▶ THE DATA

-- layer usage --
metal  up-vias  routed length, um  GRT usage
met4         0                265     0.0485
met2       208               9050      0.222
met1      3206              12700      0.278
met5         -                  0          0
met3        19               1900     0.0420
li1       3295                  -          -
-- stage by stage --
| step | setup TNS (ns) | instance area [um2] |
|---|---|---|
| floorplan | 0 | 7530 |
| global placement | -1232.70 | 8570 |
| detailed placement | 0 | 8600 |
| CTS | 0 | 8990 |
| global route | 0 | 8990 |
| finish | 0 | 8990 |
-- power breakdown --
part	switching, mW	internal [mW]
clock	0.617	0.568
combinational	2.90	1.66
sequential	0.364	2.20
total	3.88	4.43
File: src/rtl/sprite_seq_pkg.sv
// Shared types for the sprite frame sequencer: FSM state encoding, the
// registered strobe bundle and small elaboration-time helpers.
package sprite_seq_pkg;

  typedef enum logic [2:0] {
    S_IDLE   = 3'd0,
    S_BG     = 3'd1,
    S_LOAD   = 3'd2,
    S_DRAW   = 3'd3,
    S_WAIT   = 3'd4,
    S_ERASE  = 3'd5,
    S_UPDATE = 3'd6
  } state_t;

  typedef struct packed {
    logic drawing_bg;
    logic ld_sprite;
    logic draw_sprite;
    logic erase;
    logic update;
    logic write_en;
    logic frame_busy;
  } strobes_t;

  // Smallest sprite_sel width able to index n sprites.
  function automatic int sel_width(input int n);
    return (n <= 2) ? 1 : $clog2(n);
  endfunction

  function automatic strobes_t decode_state(input state_t s);
    strobes_t o;
    o = '0;
    case (s)
      S_BG:     begin o.drawing_bg  = 1'b1; o.write_en = 1'b1; end
      S_LOAD:         o.ld_sprite   = 1'b1;
      S_DRAW:   begin o.draw_sprite = 1'b1; o.write_en = 1'b1; end
      S_ERASE:  begin o.erase       = 1'b1; o.write_en = 1'b1; end
      S_UPDATE:       o.update      = 1'b1;
      default:  ;
    endcase
    o.frame_busy = (s != S_IDLE) && (s != S_WAIT);
    return o;
  endfunction

endpackage

File: src/rtl/frame_wait_counter.sv
// Counts frame ticks against a limit latched on load; terminal flags the
// tick that should end the wait (a limit of 0 or 1 ends on the first tick).
module frame_wait_counter #(
  parameter int WAIT_W = 4
) (
  input  logic              clk,
  input  logic              reset_n,
  input  logic              load,
  input  logic [WAIT_W-1:0] wait_frames,
  input  logic              tick,
  input  logic              hold,
  output logic              terminal
);

  logic [WAIT_W-1:0] count;
  logic [WAIT_W-1:0] limit;

  // NOTE: state registers use non-blocking assignments so every flop samples
  // pre-edge values regardless of process ordering.
  always_ff @(posedge clk or negedge reset_n) begin
    if (!reset_n) begin
      count <= '0;
      limit <= '0;
    end else if (load) begin
      count <= '0;
      limit <= wait_frames;
    end else if (tick && !hold) begin
      count <= count + 1'b1;
    end
  end

  assign terminal = (limit == '0) || (count == limit - 1'b1);

endmodule

File: src/rtl/sprite_sequencer_fsm.sv
// Frame sequencer: background once, then load/draw/wait/erase/update over
// NUM_SPRITES sprites. Define SPRITE_SEQ_PAUSE_EN to add the pause input.
module sprite_sequencer_fsm
  import sprite_seq_pkg::*;
#(
  parameter int NUM_SPRITES = 2,
  parameter int SEL_W       = 4,
  parameter int WAIT_W      = 4
) (
  input  logic              clk,
  input  logic              reset_n,
  input  logic              start,
  input  logic              frame_tick,
  input  logic [WAIT_W-1:0] wait_frames,
  input  logic              bg_done,
  input  logic              draw_done,
  input  logic              erase_done,
`ifdef SPRITE_SEQ_PAUSE_EN
  input  logic              pause,
`endif
  output logic [SEL_W-1:0]  sprite_sel,
  output logic              drawing_bg,
  output logic              ld_sprite,
  output logic              draw_sprite,
  output logic              erase,
  output logic              update,
  output logic              writeEn,
  output logic              frame_busy
);

  localparam int               SEL_W_MIN = sel_width(NUM_SPRITES);
  localparam logic [SEL_W-1:0] LAST_SEL  = SEL_W'(NUM_SPRITES - 1);

  if (SEL_W < SEL_W_MIN) begin : g_bad_sel_w
    $error("SEL_W too narrow for NUM_SPRITES");
  end

  state_t           state, state_nxt;
  logic [SEL_W-1:0] sel_nxt;
  strobes_t         strb;
  logic             wait_hold, wait_term;

`ifdef SPRITE_SEQ_PAUSE_EN
  assign wait_hold = pause;
`else
  assign wait_hold = 1'b0;
`endif

  frame_wait_counter #(.WAIT_W(WAIT_W)) u_wait (
    .clk         (clk),
    .reset_n     (reset_n),
    .load        ((state != S_WAIT) && (state_nxt == S_WAIT)),
    .wait_frames (wait_frames),
    .tick        ((state == S_WAIT) && frame_tick),
    .hold        (wait_hold),
    .terminal    (wait_term)
  );

  // NOTE: every always_comb output gets a default first so no path can infer a latch.
  always_comb begin
    state_nxt = state;
    sel_nxt   = sprite_sel;
    case (state)
      S_IDLE: if (start) state_nxt = S_BG;
      S_BG: if (bg_done) begin
        state_nxt = S_LOAD;
        sel_nxt   = '0;
      end
      S_LOAD: state_nxt = S_DRAW;
      S_DRAW: if (draw_done) begin
        if (sprite_sel == LAST_SEL) begin
          state_nxt = S_WAIT;
          sel_nxt   = '0;
        end else begin
          state_nxt = S_LOAD;
          sel_nxt   = sprite_sel + 1'b1;
        end
      end
      S_WAIT: if (frame_tick && wait_term && !wait_hold) state_nxt = S_ERASE;
      S_ERASE: if (erase_done) state_nxt = S_UPDATE;
      S_UPDATE: begin
        if (sprite_sel == LAST_SEL) begin
          state_nxt = S_LOAD;
          sel_nxt   = '0;
        end else begin
          state_nxt = S_ERASE;
          sel_nxt   = sprite_sel + 1'b1;
        end
      end
      default: begin
        state_nxt = S_IDLE;
        sel_nxt   = '0;
      end
    endcase
  end

  // Strobes are decoded from the next state so they register glitch-free yet
  // line up with the state they belong to.
  always_ff @(posedge clk or negedge reset_n) begin
    if (!reset_n) begin
      state      <= S_IDLE;
      sprite_sel <= '0;
      strb       <= '0;
    end else begin
      state      <= state_nxt;
      sprite_sel <= sel_nxt;
      strb       <= decode_state(state_nxt);
    end
  end

  assign drawing_bg  = strb.drawing_bg;
  assign ld_sprite   = strb.ld_sprite;
  assign draw_sprite = strb.draw_sprite;
  assign erase       = strb.erase;
  assign update      = strb.update;
  assign writeEn     = strb.write_en;
  assign frame_busy  = strb.frame_busy;

endmodule
File: config.mk
export PLATFORM = sky130hd
export DESIGN_NAME = sprite_sequencer_fsm
export DESIGN_NICKNAME = d
export VERILOG_FILES = /design/src/rtl/sprite_seq_pkg.sv /design/src/rtl/frame_wait_counter.sv /design/src/rtl/sprite_sequencer_fsm.sv
export SDC_FILE = /design/constraint.sdc
export NUM_CORES = 1
export LEC_CHECK = 0
export ABC_CLOCK_PERIOD_IN_PS = 3850
export BUFFER_PORTS_ARGS = -buffer_cell sky130_fd_sc_hd__buf_2
export CORE_ASPECT_RATIO = 0.6
export CORE_UTILIZATION = 40
export DETAILED_ROUTE_END_ITERATION = 10
export PLACE_DENSITY = 0.62
export SKIP_LAST_GASP = 1
export SLEW_MARGIN = 20
export SYNTH_ARGS = -nofsm -noshare
export SYNTH_HDL_FRONTEND = slang
export SYNTH_HIERARCHICAL = 1
export SYNTH_SLANG_ARGS = --single-unit
File: constraint.sdc
create_clock -name clk -period 3.85 [get_ports clk]
set_input_delay 0.77 -clock clk [delete_from_list [all_inputs] [get_ports clk]]
set_output_delay 0.77 -clock clk [all_outputs]
set_load 0.05 [all_outputs]
==> impl_results.md <==
- RSZ-0062 raised after global routing: false
- Syn Area/Cell: 10.6 um2
- Clk root buf: clkbuf_8
- TritonCTS clock tree: yes
- Final WL: 2340 um
- Library cells used by synthesis: 43
- Ratio of cells with drive above 1 in the final layout: 0.277
- Status: completed
- # IOs: 22
- GPL Wtd Cong: 0.753
- Worst-path clk slew: 0.09 ns
- Clock Latency Late Sink: 0.27 ns
- CTS Buf Count: 3
- RR Endpoint: draw_sprite
- Final min period: 1.95 ns
- Post-CTS sizing: 0
- Flops & latches, synth: 22
- Arrival time of the worst setup path: 2.16 ns
- First-pass GRT wire length: 4070 um
- Die height: 44.7 um
- Die area: 3270 um2
- Met1 usage: 0.256
- Cells after synthesis: 115
- Reg2Reg Depth: 8
- Detailed placer's ending HPWL: 1760 um
- Post-route cell area: 1430 um2
- Crit path kind: flop to flop
- Sinks on the clock net: 22
- DRT iter0 DRCs: 26
- Met2 usage: 0.228
- Initial Util: 0.424
- Router iterations before antenna repair: 4
- ANT cells: 0
- Crit share post-route: 0.507
- DR vias: 871
- Pwr per Cell Area: 823 nW/um2
- Post-placement cell area: 1350 um2
- Maximum fanout along the worst path: 7
- Total Neg Setup Slack: 0 ns
- Antenna-violating nets left: 0
- Maximum VDD drop: 0.440 mV
- Max Root-Sink Buffers: 2
- H-tree depth: 1
- Via/cell ratio: 4.87
- Antenna violations before repair: 0
- Syn. warnings: 6
- Port Buffer Count: 21
- GRT met3 Usage: 0.0558
- Dpl ws: 1.76 ns
- Pleak: 0.000661 uW
- Area growth, synth to finish: 17.2%
- Hold Buf Count CTS: 0
- Fin util: 0.496
- # rows: 15
- Worst setup margin: 1.90 ns
- R2R Setup Slk: 1.90 ns
- Core ar.: 2870 um2
- Residual DRC: 0
- Fmax: 0.512 GHz
- R2R Path Start: u_wait/limit[0]
- Setup crit end kind: flop
- Die width: 73.2 um
- Congestion Overflow GR: 0
- GR peak layer: met1
- Critical Path Source Type: flop
- Worst EP required: 4.06 ns
- Total track usage: 0.171
- Worst Hold Class: input pin to asynchronous set/reset pin
- # nets final: 154
- Most frequent cells in the layout: dfrtp_1, buf_2, nand2_1, inv_1, xnor2_1
- Vias in the first global route: 842
- Setup-failing EPs final: 0
- Sequential share of the synthesized area: 0.453
- Hold Fails Final Rpt: 0
- Max-cap violations: 0
- Cell Area, Synth: 1220 um2
- Max-slew violations: 0
- Commonest non-fill, non-tap cell in the layout: dfrtp_1
- Worst Clk Skew: 0.00846 ns
- WL/cell: 13.1 um
- Largest net degree at the start of global routing: 23
- Post-CTS Setup Bufs: 0
==> sequential cells by signal, summed over array words and instances, names as in the netlist, 3 cells and up <==
name and cells:
u_wait/limit 4, sprite_sel 4, state 3, u_wait/count 4
==> metrics by stage <==
| step | hold slack [ns] | total power, uW | instances |
|---|---|---|---|
| 6_report | 0.455 | 1170 | 179 |
| 5_1_grt | 0.493 | 1260 | 179 |
| 4_1_cts | 0.474 | 1180 | 179 |
| 3_5_place_dp | 0.554 | 958 | 175 |
| 3_3_place_gp | 0.544 | 942 | 175 |
| 2_1_floorplan | 0.474 | 852 | 116 |
==> worst max path at each step <==
stage / start / endpoint / slack (ns) / cells past startpoint
6_report: u_wait/limit[0] / draw_sprite / 1.90 / 8
5_1_grt: u_wait/limit[0] / draw_sprite / 1.79 / 8
4_1_cts: u_wait/limit[0] / draw_sprite / 1.89 / 8
3_5_place_dp: frame_tick / u_wait/count[3] / 1.76 / 5
3_3_place_gp: frame_tick / u_wait/count[3] / 1.79 / 5
2_1_floorplan: sprite_sel[0] / u_wait/limit[2] / 1.70 / 5
==> area by class of cell <==
type                       count  area, um2
clock buffer                   3       41.3
timing repair buffer          21        105
multi-input combinational     82        616
fill                         272       1450
clock inverter                 1       30.0
inverter                       8       30.0
tap                           42       52.6
sequential                    22        551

▶ YOUR OBJECTIVE
Beginning with the line above that contains "- H-tree depth: 1", copy each line exactly up to and including the line that contains "- R2R Path Start: u_wait/limit[0]", and go no further.

▶ RESPONSE
- H-tree depth: 1
- Via/cell ratio: 4.87
- Antenna violations before repair: 0
- Syn. warnings: 6
- Port Buffer Count: 21
- GRT met3 Usage: 0.0558
- Dpl ws: 1.76 ns
- Pleak: 0.000661 uW
- Area growth, synth to finish: 17.2%
- Hold Buf Count CTS: 0
- Fin util: 0.496
- # rows: 15
- Worst setup margin: 1.90 ns
- R2R Setup Slk: 1.90 ns
- Core ar.: 2870 um2
- Residual DRC: 0
- Fmax: 0.512 GHz
- R2R Path Start: u_wait/limit[0]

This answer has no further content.